WHAT TO WORK ON>
Return all the data, word for word.

ENTRIES SUPPLIED>
## config.mk

```make
export PLATFORM = sky130hd
export DESIGN_NAME = serial_magnitude_comparator
export DESIGN_NICKNAME = d
export VERILOG_FILES = /design/src/rtl/serial_magnitude_comparator_pkg.sv /design/src/rtl/serial_magnitude_comparator_bit_cell.sv /design/src/rtl/serial_magnitude_comparator.sv
export SDC_FILE = /design/constraint.sdc
export NUM_CORES = 1
export LEC_CHECK = 0
export ABC_CLOCK_PERIOD_IN_PS = 3100
export BUFFER_PORTS_ARGS = -buffer_cell sky130_fd_sc_hd__clkbuf_2
export CAP_MARGIN = 20
export CELL_PAD_IN_SITES_DETAIL_PLACEMENT = 1
export CELL_PAD_IN_SITES_GLOBAL_PLACEMENT = 1
export CORE_AREA = 2 2 39 41
export DETAILED_ROUTE_END_ITERATION = 16
export DIE_AREA = 0 0 41 43
export GPL_ROUTABILITY_DRIVEN = 0
export GPL_TIMING_DRIVEN = 0
export PLACE_DENSITY = 0.75
export SLEW_MARGIN = 10
export SYNTH_ARGS = -nofsm -noshare
export SYNTH_HDL_FRONTEND = slang
export SYNTH_SLANG_ARGS = --single-unit
```

## constraint.sdc

```tcl
create_clock -name clk -period 3.1 [get_ports clk]
set_input_delay 0.155 -clock clk [delete_from_list [all_inputs] [get_ports clk]]
set_output_delay 0.155 -clock clk [all_outputs]
set_load 0.03 [all_outputs]
```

RESPONSE>
## config.mk

```make
export PLATFORM = sky130hd
export DESIGN_NAME = serial_magnitude_comparator
export DESIGN_NICKNAME = d
export VERILOG_FILES = /design/src/rtl/serial_magnitude_comparator_pkg.sv /design/src/rtl/serial_magnitude_comparator_bit_cell.sv /design/src/rtl/serial_magnitude_comparator.sv
export SDC_FILE = /design/constraint.sdc
export NUM_CORES = 1
export LEC_CHECK = 0
export ABC_CLOCK_PERIOD_IN_PS = 3100
export BUFFER_PORTS_ARGS = -buffer_cell sky130_fd_sc_hd__clkbuf_2
export CAP_MARGIN = 20
export CELL_PAD_IN_SITES_DETAIL_PLACEMENT = 1
export CELL_PAD_IN_SITES_GLOBAL_PLACEMENT = 1
export CORE_AREA = 2 2 39 41
export DETAILED_ROUTE_END_ITERATION = 16
export DIE_AREA = 0 0 41 43
export GPL_ROUTABILITY_DRIVEN = 0
export GPL_TIMING_DRIVEN = 0
export PLACE_DENSITY = 0.75
export SLEW_MARGIN = 10
export SYNTH_ARGS = -nofsm -noshare
export SYNTH_HDL_FRONTEND = slang
export SYNTH_SLANG_ARGS = --single-unit
```

## constraint.sdc

```tcl
create_clock -name clk -period 3.1 [get_ports clk]
set_input_delay 0.155 -clock clk [delete_from_list [all_inputs] [get_ports clk]]
set_output_delay 0.155 -clock clk [all_outputs]
set_load 0.03 [all_outputs]
```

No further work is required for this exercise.